ARZNEIMITTELERSCHLEICHUNG

„ ‚Arzneimittelerschleichen‘ ist ein unter Abhängigen und Missbrauchern sehr verbreitetes Verhalten“, heißt es im Physicians’ Desk Reference, einem amerikanischen Arzneimittelverzeichnis. „Zu den gängigen Taktiken gehört, einen Notarzt zu rufen, die Praxis erst kurz vor Dienstschluss aufzusuchen, nötige Untersuchungen, die Entnahme von Proben oder die Überweisung zu einem anderen Arzt zu verweigern; dazu zählen aber auch der wiederholte ‚Verlust‘ von Rezepten, Rezeptbetrug sowie das Zurückhalten von Behandlungsunterlagen beziehungsweise von Kontaktinformationen für andere behandelnde Mediziner.“ Die Bundesärztekammer berichtet: „Viele abhängige Patienten suchen zudem wegen des gleichen Problems unterschiedliche Ärzte auf, um Verschreibungswünsche erfüllt zu bekommen.“

Zu den am häufigsten missbrauchten Medikamenten zählen:

Opioide: Meist als Schmerzmittel verschrieben

Beruhigungsmittel, die auf das Zentralnervensystem wirken: Bei Angstzuständen und Schlafproblemen verordnet (vielen als Tranquilizer bekannt)
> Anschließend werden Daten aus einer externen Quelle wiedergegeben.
`src/hw/rtl/rsa_pkg.sv`:
```
// Shared types and constants of the running statistics accumulator.
package rsa_pkg;

    localparam int AMT_W         = 24;
    localparam int SUM_W         = 40;
    localparam int OUT_CNT_W     = 17;
    localparam int RSA_MAX_ITEMS = 65536;
    localparam int QUEUE_DEPTH   = 4;
    localparam int RES_W         = SUM_W + 3 * AMT_W + 2 * OUT_CNT_W;
    localparam int TDATA_OUT_W   = ((RES_W + 7) / 8) * 8;
    localparam int TDATA_IN_W    = ((AMT_W + 7) / 8) * 8;

    localparam logic [AMT_W-1:0] THRESH_RESET = AMT_W'(600000);
    localparam logic [AMT_W-1:0] AMT_ALL_ONES = '1;
    localparam logic [SUM_W-1:0] SUM_ALL_ONES = '1;

    // classified item passed from front to back
    typedef struct packed {
        logic [AMT_W-1:0] amount;
        logic             last;
        logic             above;
    } t_rsa_item;

    // one result of a run
    typedef struct packed {
        logic                 overflow;
        logic [OUT_CNT_W-1:0] item_count;
        logic [OUT_CNT_W-1:0] above_count;
        logic [AMT_W-1:0]     min_cents;
        logic [AMT_W-1:0]     max_cents;
        logic [AMT_W-1:0]     mean_cents;
        logic [SUM_W-1:0]     total_cents;
    } t_rsa_result;

endpackage

```
`src/hw/rtl/rsa_front.sv`:
```
// Front end: threshold register, input handshake and item classification.
module rsa_front
    import rsa_pkg::*;
(
    input  logic             i_clk,
    input  logic             i_rst_n,
    input  logic             i_cfg_valid,
    output logic             o_cfg_ready,
    input  logic [AMT_W-1:0] i_cfg_data,
    input  logic             i_valid,
    output logic             o_ready,
    input  logic [AMT_W-1:0] i_amount,
    input  logic             i_last,
    input  logic             i_q_full,
    output logic             o_push,
    output t_rsa_item        o_item
);

    logic [AMT_W-1:0] r_threshold;

    always_ff @(posedge i_clk) begin
        if (!i_rst_n) begin
            r_threshold <= THRESH_RESET;
        end else if (i_cfg_valid) begin
            r_threshold <= i_cfg_data;
        end
    end

    assign o_cfg_ready = 1'b1;
    assign o_ready     = !i_q_full;
    assign o_push      = i_valid && !i_q_full;

    always_comb begin
        o_item.amount = i_amount;
        o_item.last   = i_last;
        o_item.above  = (i_amount > r_threshold);
    end

endmodule

```
`src/hw/rtl/rsa_queue.sv`:
```
// Short item queue between front and back.
module rsa_queue
    import rsa_pkg::*;
(
    input  logic      i_clk,
    input  logic      i_rst_n,
    input  logic      i_push,
    input  t_rsa_item i_item,
    output logic      o_full,
    input  logic      i_pop,
    output logic      o_valid,
    output t_rsa_item o_head
);

    localparam int PTR_W = (QUEUE_DEPTH > 1) ? $clog2(QUEUE_DEPTH) : 1;
    localparam int FILL_W = $clog2(QUEUE_DEPTH + 1);

    t_rsa_item          r_mem [QUEUE_DEPTH];
    logic [PTR_W-1:0]   r_wr_ptr;
    logic [PTR_W-1:0]   r_rd_ptr;
    logic [FILL_W-1:0]  r_fill;
    logic               do_push;
    logic               do_pop;

    assign o_full  = (r_fill == FILL_W'(QUEUE_DEPTH));
    assign o_valid = (r_fill != '0);
    assign o_head  = r_mem[r_rd_ptr];
    assign do_push = i_push && !o_full;
    assign do_pop  = i_pop && o_valid;

    always_ff @(posedge i_clk) begin
        if (do_push) begin
            r_mem[r_wr_ptr] <= i_item;
        end
    end

    always_ff @(posedge i_clk) begin
        if (!i_rst_n) begin
            r_wr_ptr <= '0;
            r_rd_ptr <= '0;
            r_fill   <= '0;
        end else begin
            if (do_push) begin
                r_wr_ptr <= (r_wr_ptr == PTR_W'(QUEUE_DEPTH - 1)) ? '0 : r_wr_ptr + 1'b1;
            end
            if (do_pop) begin
                r_rd_ptr <= (r_rd_ptr == PTR_W'(QUEUE_DEPTH - 1)) ? '0 : r_rd_ptr + 1'b1;
            end
            case ({do_push, do_pop})
                2'b10:   r_fill <= r_fill + 1'b1;
                2'b01:   r_fill <= r_fill - 1'b1;
                default: r_fill <= r_fill;
            endcase
        end
    end

endmodule

```
`src/hw/rtl/rsa_back.sv`:
```
// Back end: running statistics, mean divider and result register.
module rsa_back
    import rsa_pkg::*;
#(
    parameter int MAX_ITEMS = RSA_MAX_ITEMS
) (
    input  logic        i_clk,
    input  logic        i_rst_n,
    input  logic        i_q_valid,
    input  t_rsa_item   i_head,
    output logic        o_pop,
    output logic        o_out_valid,
    input  logic        i_out_ready,
    output t_rsa_result o_out
);

    localparam int CNT_W  = $clog2(MAX_ITEMS + 1);
    localparam int STEP_W = $clog2(SUM_W + 1);

    typedef enum logic [1:0] {
        DIV_IDLE,
        DIV_RUN,
        DIV_HOLD
    } t_div_state;

    t_div_state        r_state;
    logic [SUM_W-1:0]  r_sum, n_sum;
    logic [AMT_W-1:0]  r_min, n_min;
    logic [AMT_W-1:0]  r_max, n_max;
    logic [CNT_W-1:0]  r_cnt, n_cnt;
    logic [CNT_W-1:0]  r_above, n_above;
    logic              r_ovf, n_ovf;

    logic [SUM_W-1:0]  r_quo;
    logic [CNT_W-1:0]  r_rem;
    logic [CNT_W-1:0]  r_divisor;
    logic [STEP_W-1:0] r_step;
    t_rsa_result       r_snap;
    logic              r_out_valid;
    t_rsa_result       r_out;

    logic              hit_bound;
    logic [SUM_W:0]    sum_wide;
    logic [CNT_W:0]    rem_sh;
    logic [CNT_W:0]    rem_diff;
    logic              rem_ge;
    logic              slot_free;
    logic [AMT_W-1:0]  mean_sat;
    t_rsa_result       out_next;

    assign o_pop = i_q_valid && (!i_head.last || r_state == DIV_IDLE);

    // one item's contribution
    always_comb begin
        hit_bound = (r_cnt == CNT_W'(MAX_ITEMS));
        sum_wide  = {1'b0, r_sum} + (SUM_W + 1)'(i_head.amount);
        if (hit_bound) begin
            n_sum   = r_sum;
            n_min   = r_min;
            n_max   = r_max;
            n_cnt   = r_cnt;
            n_above = r_above;
        end else begin
            n_sum   = sum_wide[SUM_W] ? SUM_ALL_ONES : sum_wide[SUM_W-1:0];
            n_min   = (i_head.amount < r_min) ? i_head.amount : r_min;
            n_max   = (i_head.amount > r_max) ? i_head.amount : r_max;
            n_cnt   = r_cnt + 1'b1;
            n_above = r_above + CNT_W'(i_head.above);
        end
        n_ovf = r_ovf | hit_bound;
    end

    // restoring divider, one quotient bit per cycle
    always_comb begin
        rem_sh   = {r_rem, r_quo[SUM_W-1]};
        rem_diff = rem_sh - {1'b0, r_divisor};
        rem_ge   = (rem_sh >= {1'b0, r_divisor});
        mean_sat = (r_quo[SUM_W-1:AMT_W] != '0) ? AMT_ALL_ONES : r_quo[AMT_W-1:0];
        out_next            = r_snap;
        out_next.mean_cents = mean_sat;
    end

    assign slot_free = !r_out_valid || i_out_ready;

    always_ff @(posedge i_clk) begin
        if (!i_rst_n) begin
            r_state     <= DIV_IDLE;
            r_sum       <= '0;
            r_min       <= AMT_ALL_ONES;
            r_max       <= '0;
            r_cnt       <= '0;
            r_above     <= '0;
            r_ovf       <= 1'b0;
            r_step      <= '0;
            r_out_valid <= 1'b0;
        end else begin
            if (o_pop) begin
                if (i_head.last) begin
                    r_sum   <= '0;
                    r_min   <= AMT_ALL_ONES;
                    r_max   <= '0;
                    r_cnt   <= '0;
                    r_above <= '0;
                    r_ovf   <= 1'b0;
                end else begin
                    r_sum   <= n_sum;
                    r_min   <= n_min;
                    r_max   <= n_max;
                    r_cnt   <= n_cnt;
                    r_above <= n_above;
                    r_ovf   <= n_ovf;
                end
            end

            // a reload in DIV_HOLD takes precedence over the drain
            if (r_out_valid && i_out_ready && r_state != DIV_HOLD) begin
                r_out_valid <= 1'b0;
            end

            case (r_state)
                DIV_IDLE: begin
                    if (o_pop && i_head.last) begin
                        r_quo                  <= n_sum;
                        r_rem                  <= '0;
                        r_divisor              <= n_cnt;
                        r_step                 <= '0;
                        r_snap.total_cents     <= n_sum;
                        r_snap.mean_cents      <= '0;
                        r_snap.max_cents       <= n_max;
                        r_snap.min_cents       <= n_min;
                        r_snap.above_count     <= OUT_CNT_W'(n_above);
                        r_snap.item_count      <= OUT_CNT_W'(n_cnt);
                        r_snap.overflow        <= n_ovf;
                        r_state                <= DIV_RUN;
                    end
                end
                DIV_RUN: begin
                    r_rem  <= rem_ge ? rem_diff[CNT_W-1:0] : rem_sh[CNT_W-1:0];
                    r_quo  <= {r_quo[SUM_W-2:0], rem_ge};
                    r_step <= r_step + 1'b1;
                    if (r_step == STEP_W'(SUM_W - 1)) begin
                        r_state <= DIV_HOLD;
                    end
                end
                DIV_HOLD: begin
                    if (slot_free) begin
                        r_out       <= out_next;
                        r_out_valid <= 1'b1;
                        r_state     <= DIV_IDLE;
                    end
                end
                default: begin
                    r_state <= DIV_IDLE;
                end
            endcase
        end
    end

    assign o_out_valid = r_out_valid;
    assign o_out       = r_out;

endmodule

```
`src/hw/rtl/running_statistics_accumulator_unit.sv`:
```
// Top level of the running statistics accumulator.
//
//  channel  | direction | handshake                  | payload
//  ---------+-----------+----------------------------+------------------------------------
//  s_axis   | in        | s_axis_tvalid/tready       | tdata: amount_cents; tlast: last
//  m_axis   | out       | m_axis_tvalid/tready       | tdata: run statistics; tuser: overflow
//  cfg      | in        | i_cfg_valid / o_cfg_ready  | i_cfg_data: threshold_cents
//
// Amounts are taken one per cycle while the four-item queue has room; the
// back end retires one queued item per cycle unless a final item is held.
// A final item passes through the queue; a restoring divider then works out
// the mean, one quotient bit per cycle, and the result is loaded into the
// output register once that register is free. A further final item waits
// at the queue head until that result is loaded into the output register;
// non-final items ahead of it carry on accumulating. The result sits in an
// output register, so a stalled sink only holds back the divider once that
// register is full. Reset is synchronous, active low; the threshold returns
// to 600000.
module running_statistics_accumulator_unit
    import rsa_pkg::*;
#(
    parameter int MAX_ITEMS = RSA_MAX_ITEMS
) (
    input  logic                   i_clk,
    input  logic                   i_rst_n,
    input  logic                   s_axis_tvalid,
    output logic                   s_axis_tready,
    input  logic [TDATA_IN_W-1:0]  s_axis_tdata,   // [23:0] amount_cents
    input  logic                   s_axis_tlast,
    output logic                   m_axis_tvalid,
    input  logic                   m_axis_tready,
    // [39:0] total_cents, [63:40] mean_cents, [87:64] max_cents,
    // [111:88] min_cents, [128:112] above_count, [145:129] item_count
    output logic [TDATA_OUT_W-1:0] m_axis_tdata,
    output logic [0:0]             m_axis_tuser,   // [0] overflow
    input  logic                   i_cfg_valid,
    output logic                   o_cfg_ready,
    input  logic [AMT_W-1:0]       i_cfg_data
);

    localparam int PAD_W = TDATA_OUT_W - RES_W;

    logic        q_full;
    logic        q_valid;
    logic        push;
    logic        pop;
    t_rsa_item   front_item;
    t_rsa_item   head_item;
    t_rsa_result result;

    // classify against the threshold on the way in
    rsa_front u_front (
        .i_clk       (i_clk),
        .i_rst_n     (i_rst_n),
        .i_cfg_valid (i_cfg_valid),
        .o_cfg_ready (o_cfg_ready),
        .i_cfg_data  (i_cfg_data),
        .i_valid     (s_axis_tvalid),
        .o_ready     (s_axis_tready),
        .i_amount    (s_axis_tdata[AMT_W-1:0]),
        .i_last      (s_axis_tlast),
        .i_q_full    (q_full),
        .o_push      (push),
        .o_item      (front_item)
    );

    // decouples the front from divider stalls
    rsa_queue u_queue (
        .i_clk   (i_clk),
        .i_rst_n (i_rst_n),
        .i_push  (push),
        .i_item  (front_item),
        .o_full  (q_full),
        .i_pop   (pop),
        .o_valid (q_valid),
        .o_head  (head_item)
    );

    rsa_back #(
        .MAX_ITEMS (MAX_ITEMS)
    ) u_back (
        .i_clk       (i_clk),
        .i_rst_n     (i_rst_n),
        .i_q_valid   (q_valid),
        .i_head      (head_item),
        .o_pop       (pop),
        .o_out_valid (m_axis_tvalid),
        .i_out_ready (m_axis_tready),
        .o_out       (result)
    );

    // pack fields lowest first, pad to whole bytes
    assign m_axis_tdata = {PAD_W'(0), result.item_count, result.above_count,
                           result.min_cents, result.max_cents, result.mean_cents,
                           result.total_cents};
    assign m_axis_tuser = result.overflow;

endmodule

```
Stimulanzien: Bei einer Aufmerksamkeitsdefizit-Hyperaktivitätsstörung (ADS/ADHS) verschrieben, ferner bei der Schlafstörung Narkolepsie oder bei Fettleibigkeit *

[Fußnote]

^ Abs. 24 Nach Angaben einer US-Behörde zur Bekämpfung von Drogenmissbrauch.

[Kasten auf Seite 6]

MEDIKAMENTE RICHTIG GEBRAUCHEN — WIE?

1. Anweisungen genau einhalten.

2. Dosierung nicht ohne Rücksprache mit dem Arzt ändern.

3. Verschriebene Medikamente nicht eigenmächtig absetzen.

4. Wenn nicht ausdrücklich verordnet, Tabletten nicht zerkleinert oder zermahlen einnehmen.

5. Mögliche Auswirkungen des Medikaments auf die Fahrtüchtigkeit und andere Aktivitäten berücksichtigen.

6. Wechselwirkungen rezeptpflichtiger oder frei verkäuflicher Medikamente mit Alkohol und anderen Präparaten beachten.

7. Den Arzt über eine frühere Drogen- oder Genussmittelabhängigkeit informieren.

8. Keine Medikamente nehmen, die jemand anders verordnet wurden, noch eigene weitergeben. *

[Fußnote]

^ Abs. 36 Nach Empfehlungen der US-Arzneimittelzulassungsbehörde.